At this point, you’re calling teachers by their first names, the entire staff knows you by name, and you’re walking around school standing tall, owning those hallways. You’re convinced you’re ready to leave and move on to the next chapter in your life.

You’ve already experienced your last football game, standing in the cold in the front row of the student section all season long, decked out in your school colors and cheering loud and proud. That is, until they lost, and you realized you will never have that experience again. Never again.

SEE ALSO: What I Wish I Knew As A Second-Semester High School Senior

You already had your last winter break. Preparing and celebrating the holidays with your family, ice skating and sledding with your best friends. Those quiet nights alone in your room watching Netflix, taking for granted your loved ones just a few rooms away. Never again.

If you’re an athlete, you may have already played in your last game or ran your last race. The crowd cheering, proudly wearing your school’s name across your chest, giving it your all. For some, it may be the end of your athletic career. Before you knew it, you were standing in an empty gym, staring up at the banners and thinking about the mark you left on your school, wondering where on earth the time went. Never again.

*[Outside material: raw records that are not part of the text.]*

## /design/flow/run.sh

```bash
#!/bin/bash
# OpenROAD 26Q1-2900-gdf79404cd8, Yosys 0.63+post, stock flow scripts
make -C /OpenROAD-flow-scripts/flow DESIGN_CONFIG=/design/flow/config.mk WORK_HOME=/design/flow/orfs finish
```

## /design/flow/constraint.sdc

```tcl
current_design TrajAdder

set clk_period 11.4
set clk_io_pct 0.2

create_clock -name clk0 -period $clk_period [get_ports {i_clk}]

set non_clock_inputs [all_inputs -no_clocks]
set_input_delay [expr $clk_period * $clk_io_pct] -clock clk0 $non_clock_inputs
set_output_delay [expr $clk_period * $clk_io_pct] -clock clk0 [all_outputs]
```

## /design/flow/design.v

```verilog
module TrajAdder (
  input  i_clk,
  input  i_rst_n,
  input  [29:0] i_color,
  input  [ 9:0] i_h,
  input  [ 9:0] i_v,
  input  i_rendering,
  input  [ 9:0] i_pointH,
  input  [ 9:0] i_pointV,
  input  i_pointVAL,
  output [29:0] o_color
);
  localparam lineWidth = 2;
  reg [29:0] trajColor;
  reg [ 9:0] pointH;
  reg [ 9:0] pointV;
  wire isTrajectory;
  assign isTrajectory = ((i_h >= pointH - lineWidth && i_h <= pointH + lineWidth && 
                         i_v >= pointV - lineWidth && i_v <= pointV + 64 + lineWidth)) || 
                         ((i_h >= pointH + 64 - lineWidth && i_h <= pointH + 64 + lineWidth && 
                         i_v >= pointV - lineWidth && i_v <= pointV + 64 + lineWidth)) ||
                         ((i_h >= pointH - lineWidth && i_h <= pointH + 64 + lineWidth && 
                         i_v >= pointV - lineWidth && i_v <= pointV + lineWidth)) || 
                         ((i_h >= pointH - lineWidth && i_h <= pointH + 64 + lineWidth && 
                         i_v >= pointV + 64 - lineWidth && i_v <= pointV + 64 + lineWidth));
  assign o_color = (!i_rendering) ? i_color:
                   (!isTrajectory)? i_color: trajColor;
  always@(posedge i_clk or negedge i_rst_n) begin
    if(!i_rst_n) begin
      trajColor <= {10'd0, 8'd200, 12'd0};
      pointH <= {10{1'd1}};
      pointV <= {10{1'd1}};
    end
    else begin
      trajColor <= trajColor;
      pointH <= pointH;
      pointV <= pointV;
      if (i_pointVAL) begin
        pointH <= i_pointH;
        pointV <= i_pointV;
      end
    end
  end
endmodule
```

I’m telling you right now, you’re going to miss it all. Everything you’ve ever known. Those early mornings when you debate going to first hour because you really need those McDonald’s hash browns. The late nights driving home from practice, stopping for ice cream of course, ready for a late night of homework. Getting food on a whim with your friends. Endless fights with your siblings. Your favorite chips in the pantry. A fridge full of food. Coming home to and getting tackled by your dog. Driving around your hometown, passing the same sights you’ve seen every day for as long as you can remember. Hugs from your mom after a long day. Laughs with your dad. And that best friend of yours? You’re going to miss them more than anything. I’m telling you right now, nothing will ever be the same. Never again.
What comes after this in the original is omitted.